Met ingang van 2016 zijn publiekrechtelijke rechtspersonen, zoals Gemeenschappelijke Regelingen en Gemeenten, Vennootschapsbelasting (VpB) plichtig indien, en voor zover, zij een onderneming
drijven. Er is sprake van een onderneming indien cumulatief voldaan wordt aan de volgende voorwaarden:
- Een duurzame organisatie van kapitaal en arbeid ;
- die deelneemt aan het economische verkeer ;
- met het oogmerk om winst te behalen.
Wanneer aan alle bovenstaande voorwaarden wordt voldaan dan wordt de betreffende activiteit aangemerkt als een onderneming. Het gevolg daarvan is dat de onderneming (lees: gemeente) een aangifte VpB moet indienen bij de belastingdienst.

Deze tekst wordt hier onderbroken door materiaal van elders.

<file path="src/rtl/cnn_axi_pkg.sv">
package cnn_axi_pkg;

	// Bus geometry
	localparam int ADDR_WIDTH = 5;   // Byte address
	localparam int DATA_WIDTH = 32;
	localparam int STRB_WIDTH = DATA_WIDTH / 8;

	typedef logic [DATA_WIDTH-1:0] axi_data_t;
	typedef logic [ADDR_WIDTH-1:0] axi_addr_t;
	typedef logic [STRB_WIDTH-1:0] axi_strb_t;

	// Register map
	localparam axi_addr_t REG_CONTROL     = 5'h00;
	localparam axi_addr_t REG_PIXEL       = 5'h04;
	localparam axi_addr_t REG_STATUS      = 5'h08;
	localparam axi_addr_t REG_RESULT_LO   = 5'h0C;
	localparam axi_addr_t REG_RESULT_HI   = 5'h10;   // Read pops the result queue
	localparam axi_addr_t REG_FRAME_COUNT = 5'h14;
	localparam axi_addr_t REG_ERROR       = 5'h18;

	// CONTROL command bits
	localparam int CTRL_START      = 0;
	localparam int CTRL_SOFT_RESET = 1;
	localparam int CTRL_FRAME_END  = 4;

	// STATUS bits
	localparam int STAT_BUSY      = 0;
	localparam int STAT_RES_AVAIL = 1;
	localparam int STAT_PIX_EMPTY = 2;
	localparam int STAT_PIX_FULL  = 3;

	// Sticky ERROR bits
	localparam int ERR_PIX_OVF  = 0;
	localparam int ERR_RES_OVF  = 1;
	localparam int ERR_PIX_IDLE = 2;

	localparam logic [1:0] RESP_OKAY = 2'b00;

endpackage

</file>
<file path="src/rtl/cnn_core_pkg.sv">
package cnn_core_pkg;

	typedef logic [7:0] pixel_t;            // Unsigned grey level
	typedef logic signed [7:0] weight_t;
	typedef logic signed [47:0] result_t;   // Frame sum

	localparam int NUM_TAPS  = 9;   // 3x3 kernel
	localparam int MAX_LANES = 4;

	// One fixed kernel per lane, taps in raster order
	localparam weight_t KERNELS [MAX_LANES][NUM_TAPS] = '{
		// Laplacian edge
		'{-1, -1, -1,
		  -1,  8, -1,
		  -1, -1, -1},
		// Sharpen
		'{ 0, -1,  0,
		  -1,  5, -1,
		   0, -1,  0},
		// Gaussian blur
		'{ 1,  2,  1,
		   2,  4,  2,
		   1,  2,  1},
		// Sobel x
		'{-1,  0,  1,
		  -2,  0,  2,
		  -1,  0,  1}
	};

endpackage

</file>
<file path="src/rtl/cnn_if.sv">
`timescale 1ns/1ns

// Register strobes between the AXI slave and the register block
interface reg_bus_if;
	logic                   wr_en;     // One-cycle write strobe
	cnn_axi_pkg::axi_addr_t wr_addr;
	cnn_axi_pkg::axi_data_t wr_data;
	cnn_axi_pkg::axi_strb_t wr_strb;
	logic                   rd_en;     // One-cycle read strobe
	cnn_axi_pkg::axi_addr_t rd_addr;
	cnn_axi_pkg::axi_data_t rd_data;   // Combinational, same cycle as rd_en

	modport slave (
		output wr_en, wr_addr, wr_data, wr_strb, rd_en, rd_addr,
		input  rd_data
	);

	modport regs (
		input  wr_en, wr_addr, wr_data, wr_strb, rd_en, rd_addr,
		output rd_data
	);
endinterface

// Command and pixel path into the core, result path back
interface core_if;
	logic                    start;          // Pulse
	logic                    clear;          // Pulse, soft reset
	logic                    pixel_valid;    // Pulse per pixel
	cnn_core_pkg::pixel_t    pixel;
	logic                    frame_end;      // Pulse
	logic                    busy;           // Level
	logic                    result_valid;   // One-cycle pulse
	cnn_core_pkg::result_t   result;

	modport ctrl (
		output start, clear, pixel_valid, pixel, frame_end,
		input  busy, result_valid, result
	);

	modport core (
		input  start, clear, pixel_valid, pixel, frame_end,
		output busy, result_valid, result
	);
endinterface

</file>
<file path="src/rtl/sync_fifo.sv">
`timescale 1ns/1ns

module sync_fifo #(
	parameter type T     = logic,
	parameter int  DEPTH = 4
) (
	input  logic clk,
	input  logic rst,
	input  logic flush,
	input  logic push,
	input  T     din,
	input  logic pop,
	output T     dout,
	output logic empty,
	output logic full
);

	localparam int PW = (DEPTH > 1) ? $clog2(DEPTH) : 1;
	localparam int CW = $clog2(DEPTH + 1);

	T                mem [DEPTH];
	logic [PW-1:0]   wr_ptr;
	logic [PW-1:0]   rd_ptr;
	logic [CW-1:0]   count;   // Occupancy
	logic            do_push;
	logic            do_pop;

	// Wrap for any depth, not only powers of two
	function automatic logic [PW-1:0] ptr_next(input logic [PW-1:0] p);
		return (p == PW'(DEPTH - 1)) ? '0 : p + 1'b1;
	endfunction

	assign empty   = (count == '0);
	assign full    = (count == CW'(DEPTH));
	assign do_push = push & ~full;    // Overrun dropped
	assign do_pop  = pop & ~empty;    // Underrun ignored
	assign dout    = mem[rd_ptr];     // Head visible without latency

	always_ff @(posedge clk) begin
		if (do_push) mem[wr_ptr] <= din;
	end

	always_ff @(posedge clk) begin
		if (rst | flush) begin
			wr_ptr <= '0;
			rd_ptr <= '0;
			count  <= '0;
		end else begin
			if (do_push) wr_ptr <= ptr_next(wr_ptr);
			if (do_pop) rd_ptr <= ptr_next(rd_ptr);
			count <= count + CW'(do_push) - CW'(do_pop);
		end
	end

endmodule

</file>
<file path="src/rtl/cnn_mac_lane.sv">
`timescale 1ns/1ns

module cnn_mac_lane #(
	parameter int LANE = 0
) (
	input  logic                  clk,
	input  logic                  rst,
	input  logic                  clear,
	input  logic                  valid,
	input  logic [3:0]            tap,
	input  cnn_core_pkg::pixel_t  pixel,
	output cnn_core_pkg::result_t acc
);

	cnn_core_pkg::weight_t weight;
	logic signed [16:0]    prod_q;   // 9b signed pixel times 8b weight
	logic                  prod_v;

	// Fixed kernel row for this lane
	assign weight = (tap < 4'(cnn_core_pkg::NUM_TAPS)) ? cnn_core_pkg::KERNELS[LANE][tap] : '0;

	// Stage 1 product
	always_ff @(posedge clk) begin
		prod_q <= $signed({1'b0, pixel}) * weight;   // Pixel zero-extended
	end

	always_ff @(posedge clk) begin
		if (rst) prod_v <= 1'b0;
		else prod_v <= valid & ~clear;
	end

	// Stage 2 accumulate, clear wins over a landing product
	always_ff @(posedge clk) begin
		if (rst | clear) begin
			acc <= '0;
		end else if (prod_v) begin
			acc <= acc + cnn_core_pkg::result_t'(prod_q);   // Sign-extended
		end
	end

endmodule

</file>
<file path="src/rtl/cnn_core.sv">
`timescale 1ns/1ns

module cnn_core #(
	parameter int NUM_LANES = 2
) (
	input logic  clk,
	input logic  rst,
	core_if.core ctl
);

	logic                  busy_q;
	logic [3:0]            tap;          // Pixel position mod NUM_TAPS
	logic [1:0]            drain_cnt;    // Counts down after frame end
	logic                  draining;
	logic                  run;          // Taking pixels
	logic                  lane_valid;
	logic                  lane_clear;
	cnn_core_pkg::result_t acc [NUM_LANES];
	cnn_core_pkg::result_t lane_sum;

	assign draining   = (drain_cnt != 2'd0);
	assign run        = busy_q & ~draining;
	assign lane_valid = ctl.pixel_valid & run;   // Stray pixels during drain dropped
	assign lane_clear = ctl.clear | (drain_cnt == 2'd1);   // Accs zero with busy fall

	for (genvar l = 0; l < NUM_LANES; l++) begin : g_lane
		cnn_mac_lane #(
			.LANE (l)
		) u_lane (
			.clk   (clk),
			.rst   (rst),
			.clear (lane_clear),
			.valid (lane_valid),
			.tap   (tap),
			.pixel (ctl.pixel),
			.acc   (acc[l])
		);
	end

	// Final adder across lanes
	always_comb begin
		lane_sum = '0;
		for (int l = 0; l < NUM_LANES; l++) begin
			lane_sum = lane_sum + acc[l];
		end
	end

	always_ff @(posedge clk) begin
		if (rst | ctl.clear) begin
			busy_q           <= 1'b0;
			tap              <= '0;
			drain_cnt        <= '0;
			ctl.result_valid <= 1'b0;
		end else begin
			ctl.result_valid <= 1'b0;
			if (ctl.start & ~busy_q) busy_q <= 1'b1;   // Start while busy ignored
			if (lane_valid) begin
				tap <= (tap == 4'(cnn_core_pkg::NUM_TAPS - 1)) ? '0 : tap + 1'b1;
			end
			if (ctl.frame_end & run) begin
				drain_cnt <= 2'd3;   // Pulse lands four cycles on
			end else if (draining) begin
				drain_cnt <= drain_cnt - 1'b1;
			end
			if (drain_cnt == 2'd1) begin
				busy_q           <= 1'b0;
				tap              <= '0;
				ctl.result_valid <= 1'b1;
			end
		end
	end

	// Lane sum captured in the last drain cycle
	always_ff @(posedge clk) begin
		if (drain_cnt == 2'd1) ctl.result <= lane_sum;
	end

	assign ctl.busy = busy_q;

endmodule

</file>
<file path="src/rtl/cnn_axi_slave.sv">
`timescale 1ns/1ns

module cnn_axi_slave (
	input  logic                   clk,
	input  logic                   rst,
	// Write address and data
	input  cnn_axi_pkg::axi_addr_t awaddr,
	input  logic                   awvalid,
	output logic                   awready,
	input  cnn_axi_pkg::axi_data_t wdata,
	input  cnn_axi_pkg::axi_strb_t wstrb,
	input  logic                   wvalid,
	output logic                   wready,
	// Write response
	output logic [1:0]             bresp,
	output logic                   bvalid,
	input  logic                   bready,
	// Read address
	input  cnn_axi_pkg::axi_addr_t araddr,
	input  logic                   arvalid,
	output logic                   arready,
	// Read data
	output cnn_axi_pkg::axi_data_t rdata,
	output logic [1:0]             rresp,
	output logic                   rvalid,
	input  logic                   rready,
	reg_bus_if.slave               bus
);

	logic wr_go;   // Write accepted this cycle
	logic rd_go;   // Read accepted this cycle

	// Address and data taken together, one beat only
	assign wr_go = awvalid & wvalid & ~bvalid;   // Held response blocks next write
	assign rd_go = arvalid & ~rvalid;            // Held read data blocks next read

	assign awready = wr_go;
	assign wready  = wr_go;
	assign arready = rd_go;

	// Strobes into the register block
	assign bus.wr_en   = wr_go;
	assign bus.wr_addr = awaddr;
	assign bus.wr_data = wdata;
	assign bus.wr_strb = wstrb;
	assign bus.rd_en   = rd_go;
	assign bus.rd_addr = araddr;

	// No slave errors in this design
	assign bresp = cnn_axi_pkg::RESP_OKAY;
	assign rresp = cnn_axi_pkg::RESP_OKAY;

	// Write response channel
	always_ff @(posedge clk) begin
		if (rst) begin
			bvalid <= 1'b0;
		end else if (wr_go) begin
			bvalid <= 1'b1;   // Next cycle after the strobe
		end else if (bready) begin
			bvalid <= 1'b0;
		end
	end

	// Read data channel
	always_ff @(posedge clk) begin
		if (rst) begin
			rvalid <= 1'b0;
		end else if (rd_go) begin
			rvalid <= 1'b1;
		end else if (rready) begin
			rvalid <= 1'b0;
		end
	end

	// Capture the decoded value, held until rready
	always_ff @(posedge clk) begin
		if (rd_go) begin
			rdata <= bus.rd_data;
		end
	end

endmodule

</file>
<file path="src/rtl/cnn_regs.sv">
`timescale 1ns/1ns

module cnn_regs #(
	parameter int PIX_DEPTH = 16,
	parameter int RES_DEPTH = 4
) (
	input logic     clk,
	input logic     rst,
	reg_bus_if.regs bus,
	core_if.ctrl    core
);

	logic                   wr_ctrl;    // Control write, low byte enabled
	logic                   wr_pix;     // Pixel write, low byte enabled
	logic                   rd_hi;      // Result high word read
	logic                   start_p;
	logic                   clear_p;
	logic                   fe_pend;    // Frame end waiting for the queue to drain
	logic                   pix_idle;   // Nobody to take a pixel
	logic                   pix_push;
	logic                   pix_pop;
	logic                   pix_empty;
	logic                   pix_full;
	cnn_core_pkg::pixel_t   pix_dout;
	logic                   res_empty;
	logic                   res_full;
	cnn_core_pkg::result_t  res_dout;
	cnn_core_pkg::result_t  res_head;
	cnn_axi_pkg::axi_data_t frame_cnt;
	logic [2:0]             err;
	cnn_axi_pkg::axi_data_t status;

	assign wr_ctrl = bus.wr_en & bus.wr_strb[0] & (bus.wr_addr == cnn_axi_pkg::REG_CONTROL);
	assign wr_pix  = bus.wr_en & bus.wr_strb[0] & (bus.wr_addr == cnn_axi_pkg::REG_PIXEL);
	assign rd_hi   = bus.rd_en & (bus.rd_addr == cnn_axi_pkg::REG_RESULT_HI);

	assign pix_idle = ~core.busy & ~start_p;   // A start in flight still counts
	assign pix_push = wr_pix & ~pix_full & ~pix_idle;
	assign pix_pop  = core.busy & ~pix_empty;   // One per cycle, core has no ready

	assign core.start       = start_p;
	assign core.clear       = clear_p;
	assign core.pixel_valid = pix_pop;
	assign core.pixel       = pix_dout;
	assign core.frame_end   = fe_pend & pix_empty;   // Only after the last pixel left

	// Command bits become single pulses
	always_ff @(posedge clk) begin
		if (rst) begin
			start_p <= 1'b0;
			clear_p <= 1'b0;
		end else begin
			start_p <= wr_ctrl & bus.wr_data[cnn_axi_pkg::CTRL_START];
			clear_p <= wr_ctrl & bus.wr_data[cnn_axi_pkg::CTRL_SOFT_RESET];
		end
	end

	always_ff @(posedge clk) begin
		if (rst | clear_p) begin
			fe_pend <= 1'b0;
		end else if (wr_ctrl & bus.wr_data[cnn_axi_pkg::CTRL_FRAME_END]) begin
			fe_pend <= 1'b1;
		end else if (pix_empty) begin
			fe_pend <= 1'b0;   // Issued this cycle
		end
	end

	// Frame counter and sticky errors, both wiped by soft reset
	always_ff @(posedge clk) begin
		if (rst | clear_p) begin
			frame_cnt <= '0;
			err       <= '0;
		end else begin
			if (core.result_valid) frame_cnt <= frame_cnt + 1'b1;
			if (wr_pix & pix_full) err[cnn_axi_pkg::ERR_PIX_OVF] <= 1'b1;
			if (wr_pix & pix_idle) err[cnn_axi_pkg::ERR_PIX_IDLE] <= 1'b1;
			if (core.result_valid & res_full) err[cnn_axi_pkg::ERR_RES_OVF] <= 1'b1;
		end
	end

	sync_fifo #(
		.T     (cnn_core_pkg::pixel_t),
		.DEPTH (PIX_DEPTH)
	) pixel_q (
		.clk   (clk),
		.rst   (rst),
		.flush (clear_p),
		.push  (pix_push),
		.din   (bus.wr_data[7:0]),
		.pop   (pix_pop),
		.dout  (pix_dout),
		.empty (pix_empty),
		.full  (pix_full)
	);

	// Push while full is dropped inside the FIFO
	sync_fifo #(
		.T     (cnn_core_pkg::result_t),
		.DEPTH (RES_DEPTH)
	) result_q (
		.clk   (clk),
		.rst   (rst),
		.flush (clear_p),
		.push  (core.result_valid),
		.din   (core.result),
		.pop   (rd_hi),
		.dout  (res_dout),
		.empty (res_empty),
		.full  (res_full)
	);

	assign res_head = res_empty ? '0 : res_dout;   // Hide stale entries

	always_comb begin
		status = '0;
		status[cnn_axi_pkg::STAT_BUSY]      = core.busy;
		status[cnn_axi_pkg::STAT_RES_AVAIL] = ~res_empty;
		status[cnn_axi_pkg::STAT_PIX_EMPTY] = pix_empty;
		status[cnn_axi_pkg::STAT_PIX_FULL]  = pix_full;
	end

	// Read decode, control and pixel read back as zero
	always_comb begin
		case (bus.rd_addr)
			cnn_axi_pkg::REG_STATUS:      bus.rd_data = status;
			cnn_axi_pkg::REG_RESULT_LO:   bus.rd_data = res_head[31:0];
			cnn_axi_pkg::REG_RESULT_HI:   bus.rd_data = {16'b0, res_head[47:32]};
			cnn_axi_pkg::REG_FRAME_COUNT: bus.rd_data = frame_cnt;
			cnn_axi_pkg::REG_ERROR:       bus.rd_data = {29'b0, err};
			default:                      bus.rd_data = '0;
		endcase
	end

endmodule

</file>
<file path="src/rtl/myip_cnn.sv">
`timescale 1ns/1ns

module myip_cnn #(
	parameter int NUM_LANES = 2,    // 1 to MAX_LANES
	parameter int PIX_DEPTH = 16,
	parameter int RES_DEPTH = 4
) (
	input  logic                              s00_axi_cnn_aclk,
	input  logic                              rst,
	input  logic [cnn_axi_pkg::ADDR_WIDTH-1:0] s00_axi_cnn_awaddr,
	input  logic                              s00_axi_cnn_awvalid,
	output logic                              s00_axi_cnn_awready,
	input  logic [cnn_axi_pkg::DATA_WIDTH-1:0] s00_axi_cnn_wdata,
	input  logic [cnn_axi_pkg::STRB_WIDTH-1:0] s00_axi_cnn_wstrb,
	input  logic                              s00_axi_cnn_wvalid,
	output logic                              s00_axi_cnn_wready,
	output logic [1:0]                        s00_axi_cnn_bresp,
	output logic                              s00_axi_cnn_bvalid,
	input  logic                              s00_axi_cnn_bready,
	input  logic [cnn_axi_pkg::ADDR_WIDTH-1:0] s00_axi_cnn_araddr,
	input  logic                              s00_axi_cnn_arvalid,
	output logic                              s00_axi_cnn_arready,
	output logic [cnn_axi_pkg::DATA_WIDTH-1:0] s00_axi_cnn_rdata,
	output logic [1:0]                        s00_axi_cnn_rresp,
	output logic                              s00_axi_cnn_rvalid,
	input  logic                              s00_axi_cnn_rready
);

	reg_bus_if reg_bus ();   // Slave to register block
	core_if    core_bus ();  // Register block to core

	cnn_axi_slave u_axi (
		.clk     (s00_axi_cnn_aclk),
		.rst     (rst),
		.awaddr  (s00_axi_cnn_awaddr),
		.awvalid (s00_axi_cnn_awvalid),
		.awready (s00_axi_cnn_awready),
		.wdata   (s00_axi_cnn_wdata),
		.wstrb   (s00_axi_cnn_wstrb),
		.wvalid  (s00_axi_cnn_wvalid),
		.wready  (s00_axi_cnn_wready),
		.bresp   (s00_axi_cnn_bresp),
		.bvalid  (s00_axi_cnn_bvalid),
		.bready  (s00_axi_cnn_bready),
		.araddr  (s00_axi_cnn_araddr),
		.arvalid (s00_axi_cnn_arvalid),
		.arready (s00_axi_cnn_arready),
		.rdata   (s00_axi_cnn_rdata),
		.rresp   (s00_axi_cnn_rresp),
		.rvalid  (s00_axi_cnn_rvalid),
		.rready  (s00_axi_cnn_rready),
		.bus     (reg_bus.slave)
	);

	cnn_regs #(
		.PIX_DEPTH (PIX_DEPTH),
		.RES_DEPTH (RES_DEPTH)
	) u_regs (
		.clk  (s00_axi_cnn_aclk),
		.rst  (rst),
		.bus  (reg_bus.regs),
		.core (core_bus.ctrl)
	);

	cnn_core #(
		.NUM_LANES (NUM_LANES)
	) u_core (
		.clk (s00_axi_cnn_aclk),
		.rst (rst),
		.ctl (core_bus.core)
	);

endmodule

</file>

Wij zijn tot de conclusie gekomen dat van alle activiteiten 'slechts' het grondbedrijf aangemerkt wordt als winstgevende onderneming. Om te kunnen bepalen wat de daadwerkelijke belastingdruk op het grondbedrijf wordt, dient het BBV resultaat gecorrigeerd te worden naar het fiscale resultaat. In het oog springende verschillen tussen beide winstbepalingen zijn:
- Slechts de werkelijk betaalde rente mag als kosten opgevoerd worden;
- grondbedrijf vreemde activiteiten moeten geëlimineerd worden;
- toekomstige prijsstijgingen mogen niet opgevoerd worden als kosten/baten;
- kapitaalstortingen en onttrekkingen moeten geëlimineerd worden.
Het belastingtarief van de VpB is als volgt:
Winst | Tarief |
---|---|
≤ € 200.000 | 20,00% |
> € 200.000 | 25,00% |
Voor alle grondexploitaties die nu lopen moet naar verwachting in totaal € 27.000 vennootschapsbelasting afgedragen worden.